No. M2015-00596-CCA-R3-CD – Filed March 4, 2016

The Defendant-Appellant, Kevin Butler, was convicted by a Rutherford County jury of aggravated robbery and sentenced as a Range II, multiple offender to fourteen years in the Tennessee Department of Correction. The sole issue presented for our review is whether the trial court erred in allowing the State to engage in prosecutorial misconduct during closing argument. Upon review, it is necessary to remand this matter for entry of an amended judgment which reflects the sentence as stated in the trial court‟s order denying the motion for new trial. In all other respects, we affirm the judgment of the trial court.

Tenn. R. App. P. 3 Appeal as of Right; Judgment of the Circuit Court Affirmed Remanded for Entry of Amended Judgment

CAMILLE R. MCMULLEN, J., delivered the opinion of the court, in which NORMA MCGEE OGLE and ROBERT L. HOLLOWAY, JR., JJ., joined.

Gerald L. Melton, District Public Defender; Russell N. Perkins, Assistant Public Defender, Murfreesboro, Tennessee, for the Defendant-Appellant, Kevin Butler.

Herbert H. Slatery III, Attorney General and Reporter; Brent C. Cherry, Senior Counsel; Jennings H. Jones, District Attorney General, for the Appellee, State of Tennessee.

OPINION

Although the Defendant-Appellant does not challenge the sufficiency of the evidence in this case, a brief recitation of the facts is necessary to resolve whether the State engaged in prosecutorial misconduct during their closing argument. The victim, Karl Miller, was robbed at a truck stop in Rutherford County on December 24, 2012. While doing some work on his computer, an individual knocked on his window and asked for a ride and some money. When the victim rolled down the window, the individual jumped through it, forced the victim down on his back with a hammer, and demanded money. During the struggle, the perpetrator dropped his hat in the victim‟s truck. Although the victim was unable to identify the perpetrator, the hat recovered from the victim‟s truck later tested positive for the Defendant-Appellant‟s DNA. The Defendant-Appellant was arrested and indicted by the Rutherford County Grand Jury for especially aggravated robbery. Upon arrest, the Defendant-Appellant provided Detective Michael Yates of the Murfreesboro Police Department with a video recorded statement confessing to robbing the victim, which was played for the jury at trial. Significantly, the Defendant-Appellant confirmed that he climbed through the victim‟s truck window, took $50 from the victim while holding a hammer, and left his hat in the victim‟s truck.

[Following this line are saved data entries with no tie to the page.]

What follows belongs to an exercise in optimizing a design on an open flow for a short achievable clock period and few clock cycles per item; a production flow would make more cautious choices.
Function was checked by simulation only, so behaviour that the tests miss may differ from the original.
The flow treats the clock pin as an ideal source. Dropping or thinning the clock tree relies on that and would not hold on a real chip.

Setup of oak:
## fm_frontend_top
module fm_frontend_top (
    input  logic                 clock,
    input  logic                 i_rst_n,
    input  logic                 i_in_wr_en,
    input  fm_sample_pkg::byte_t i_in_din,
    output logic                 o_in_full,
    input  logic                 i_out_rd_en,
    output fm_sample_pkg::iq_t   o_out_iq,
    output logic                 o_out_empty
);
For scale: ~1,900 flip-flops, ~78 I/O pins, about 93,000 µm² of cells after synthesis.
export LEC_CHECK = 0
export CAP_MARGIN = 20
export CORE_MARGIN = 2
export CORE_UTILIZATION = 40
export SLEW_MARGIN = 20
create_clock -name core_clock -period 12.0 [get_ports {clock}]
standard.sh (not shown) runs the stock make flow with config.mk's settings and CLKGATE_MAP_FILE= SYNTH_SCRIPT=/design/flow/synth_recipe.tcl, a recipe that flattens the netlist after the stock synthesis.
==> flow/flow/run.sh <==
#!/bin/bash
# Standard synthesis and layout (the standard.sh), with:
#  - repair_timing asked for extra setup slack, port buffers made plain
#    buffers, and other ORFS knobs listed in knobs.txt;
#  - after clock tree synthesis, custom_cts.tcl rebuilds the clock tree as
#    port -> 4 mid inverters -> leaf inverting buffers -> flip-flops,
#    after place_out_regs.tcl has put each output register and port buffer
#    next to its pin.
# The whole ORFS output goes to standard_flow.log in the work folder.
set -euo pipefail
here="$(cd "$(dirname "${BASH_SOURCE[0]}")" && pwd)"
mapfile -t knobs < <(grep -v '^#' "$here/knobs.txt" | grep -v '^ *$')
bash standard.sh "${knobs[@]}" "POST_CTS_TCL=$here/custom_cts.tcl" finish > standard_flow.log 2>&1
==> flow/flow/place_out_regs.tcl <==
# Sourced by custom_cts.tcl before it builds the clock tree: put each output
# port's buffer at its pin, and the flip-flop that drives only that buffer
# right beside it (one cell further towards the core centre), so that the
# register-to-output paths have short wires. custom_cts.tcl then legalises
# the placement.

proc por_log {msg} { puts "place_out_regs: $msg" }

set por_block [ord::get_db_block]
set ::por_core [$por_block getCoreArea]
set por_moved 0

proc por_clamp {v lo hi} { return [expr {max($lo, min($v, $hi))}] }

# Place inst with its centre as close to (x, y) as the core allows.
proc por_put {inst x y} {
  set m [$inst getMaster]
  set w [$m getWidth]
  set h [$m getHeight]
  set lx [por_clamp [expr {int($x - $w / 2)}] [$::por_core xMin] [expr {[$::por_core xMax] - $w}]]
  set ly [por_clamp [expr {int($y - $h / 2)}] [$::por_core yMin] [expr {[$::por_core yMax] - $h}]]
  $inst setLocation $lx $ly
  $inst setPlacementStatus PLACED
}

foreach bterm [$por_block getBTerms] {
  if {[$bterm getIoType] ne "OUTPUT"} { continue }
  set net [$bterm getNet]
  if {$net eq "NULL"} { continue }
  set iterms [$net getITerms]
  if {[llength $iterms] != 1} { continue }
  set buf [[lindex $iterms 0] getInst]
  set pb [$bterm getBBox]
  por_put $buf [expr {([$pb xMin] + [$pb xMax]) / 2}] [expr {([$pb yMin] + [$pb yMax]) / 2}]
  set bb [$buf getBBox]
  set bx [expr {([$bb xMin] + [$bb xMax]) / 2}]
  set by [expr {([$bb yMin] + [$bb yMax]) / 2}]
  # the buffer's driver, if it is a flip-flop that drives nothing else
  set drv ""
  foreach it [$buf getITerms] {
    if {[$it isInputSignal] && [$it getNet] ne "NULL"} {
      set loads 0
      foreach it2 [[$it getNet] getITerms] {
        if {[$it2 isOutputSignal]} { set drv [$it2 getInst] } else { incr loads }
      }
      if {$loads != 1} { set drv "" }
    }
  }
  if {$drv ne "" && [[$drv getMaster] isSequential]} {
    set cx [expr {([$::por_core xMin] + [$::por_core xMax]) / 2}]
    set cy [expr {([$::por_core yMin] + [$::por_core yMax]) / 2}]
    set dx [expr {$cx - $bx}]
    set dy [expr {$cy - $by}]
    set ox [expr {abs($dx) > abs($dy) ? ($dx > 0 ? 8000 : -8000) : 0}]
    set oy [expr {abs($dx) > abs($dy) ? 0 : ($dy > 0 ? 2720 : -2720)}]
    por_put $drv [expr {$bx + $ox}] [expr {$by + $oy}]
    incr por_moved
  }
}
por_log "moved $por_moved output flip-flops next to their port buffers"
Other scripts of this flow, unchanged in this note and not shown: flow/flow/custom_cts.tcl, flow/flow/knobs.txt
Every stage of the flow completed for oak, and the final layout passed the timing, design-rule and antenna checks.
Testbench counts of oak, summed over its fixed seeds: cycles 8,224, items 2,048.
For pine, these inputs were changed with respect to oak:
diff --git a/flow/flow/place_out_regs.tcl b/flow/flow/place_out_regs.tcl
--- a/flow/flow/place_out_regs.tcl
+++ b/flow/flow/place_out_regs.tcl
@@ -10 +10 @@
-set ::por_core [$por_block getCoreArea]
+set por_core [$por_block getCoreArea]
@@ -16,0 +17 @@
+  global por_core
@@ -20,2 +21,2 @@
-  set lx [por_clamp [expr {int($x - $w / 2)}] [$::por_core xMin] [expr {[$::por_core xMax] - $w}]]
-  set ly [por_clamp [expr {int($y - $h / 2)}] [$::por_core yMin] [expr {[$::por_core yMax] - $h}]]
+  set lx [por_clamp [expr {int($x - $w / 2)}] [$por_core xMin] [expr {[$por_core xMax] - $w}]]
+  set ly [por_clamp [expr {int($y - $h / 2)}] [$por_core yMin] [expr {[$por_core yMax] - $h}]]
@@ -50,2 +51,2 @@
-    set cx [expr {([$::por_core xMin] + [$::por_core xMax]) / 2}]
-    set cy [expr {([$::por_core yMin] + [$::por_core yMax]) / 2}]
+    set cx [expr {([$por_core xMin] + [$por_core xMax]) / 2}]
+    set cy [expr {([$por_core yMin] + [$por_core yMax]) / 2}]
==> comparison <==
Looking at the logs for oak and pine, the single run that did not finish was pine. Status: pine FAILED at clock tree synthesis (4_1_cts) (tool error). Reported for oak and pine, number of unique standard cell types used by synthesis turned out identical to the last digit. Diff oak -> pine: chip height ~0 delta, number of synthesized flops with an enable pin ~0 delta, area fraction in and, or, nand and nor cells after synthesis ~0 delta, synthesized cell area ~0 delta, placement-stage worst setup slack ~0 delta. Reported for oak and pine, number of instances in the synthesized netlist turned out identical to the last digit.
In oak the design's own scripts or RTL, not TritonCTS, make the clock network.

---

Setup of v6:
Another version of the RTL of fm_frontend_top (not shown whole).
Size in the first run: about 1900 flip-flops, roughly 78 I/O pins, roughly 90000 sq um of cells after synthesis.
Settings: LEC_CHECK=0, CAP_MARGIN=20, CORE_MARGIN=2, CORE_UTILIZATION=40, SLEW_MARGIN=20; clock period 12.0 ns.
==> flow/flow/run.sh <==
#!/bin/bash
# Standard synthesis and layout, with repair_timing asked for extra setup
# slack and the port buffers made plain buffers. Knobs are in knobs.txt.
set -euo pipefail
here="$(cd "$(dirname "${BASH_SOURCE[0]}")" && pwd)"
mapfile -t knobs < <(grep -v '^#' "$here/knobs.txt" | grep -v '^ *$')
bash standard.sh "${knobs[@]}" finish > standard_flow.log 2>&1
==> flow/flow/knobs.txt <==
SETUP_SLACK_MARGIN=8.8
TNS_END_PERCENT=100
BUFFER_PORTS_ARGS=-buffer_cell sky130_fd_sc_hd__buf_4
CORE_UTILIZATION=60
PLACE_DENSITY=0.72
v6 was carried through to the last stage, and its layout satisfied the timing, design-rule and antenna checks.
Testbench counts of v6, summed over its fixed seeds: cycles 8,224, items 2,048.
Edits applied to the flow inputs when going from v6 to v7:
-- flow/flow/knobs.txt --
<<< v6, line 4
CORE_UTILIZATION=60
PLACE_DENSITY=0.72
>>> v7, line 4
## What came out
Compared with v6, v7 shows per-cell via count in the routed design that has gone down by more than 10%. As far as total number of clock tree sinks goes, v7 and v6 are indistinguishable; the numbers are identical. v7 against v6: final weighted congestion of routability-driven global placement lower; area after synthesis now sits at about the same level; final cell area excluding filler cells saw an increase. Wire: v7 routes more than v6. Of v7 and v6, v7 shows the higher minimum clock period after layout, with v6 below it.

-- re-timing with driven ports --
The results above use ideal ports. As a check the final layouts listed here were re-extracted and re-timed, cells and wires unchanged. Step 1 (the two cells are an assumption about what drives the block):
set clk [get_ports {clock}]
set_driving_cell -lib_cell sky130_fd_sc_hd__clkbuf_16 $clk
set_driving_cell -lib_cell sky130_fd_sc_hd__buf_2 [delete_from_list [all_inputs] $clk]
Step 2, shift: input delay + t, output delay - t, t = (earliest + latest rising clock arrival at the registers) / 2. This alone moves slack from input paths to output paths. Three values: ideal ports, drivers, drivers and shift; two values: the first two.
| run | t, ns | setup slack, ns | clock arrival spread, ns | slew at the worst register clock pin (ns) |
|---|---|---|---|---|
| oak | 0.643 | 8.782 / 8.497 / 8.451 | 0.042 / 0.045 | 0.10 / 0.10 |
| v6 | 0.885 | 8.117 / 8.040 / 7.934 | 0.047 / 0.047 | 0.07 / 0.07 |
| v7 | 0.912 | 8.099 / 8.013 / 8.012 | 0.050 / 0.051 | 0.07 / 0.07 |
After both steps every run listed still meets setup and hold. The setup slack of oak, which loses most, moves by -0.285 ns with the drivers and by -0.331 ns with both steps.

At trial, the Defendant-Appellant testified and provided an alternative explanation for the events that occurred on the night of the offense. He testified as follows:

What happened was, I was there, and I was waiting for a check that I had received a couple of days before that to register. Those Comdata checks, you have got to call and get them registered. And I was just kind of waiting.

So, I did drive around the parking lot, and I did knock on [the victim‟s] door. And I was asking for a couple of bucks. Basically I never got a chance to say what for. I was really asking for -- so I could buy me a couple of Black & Milds or even one just to smoke during that time while I waited.

....

But I was talking to him at the door. And I was trying to explain that, and at the same time explain about the Comcheck situation.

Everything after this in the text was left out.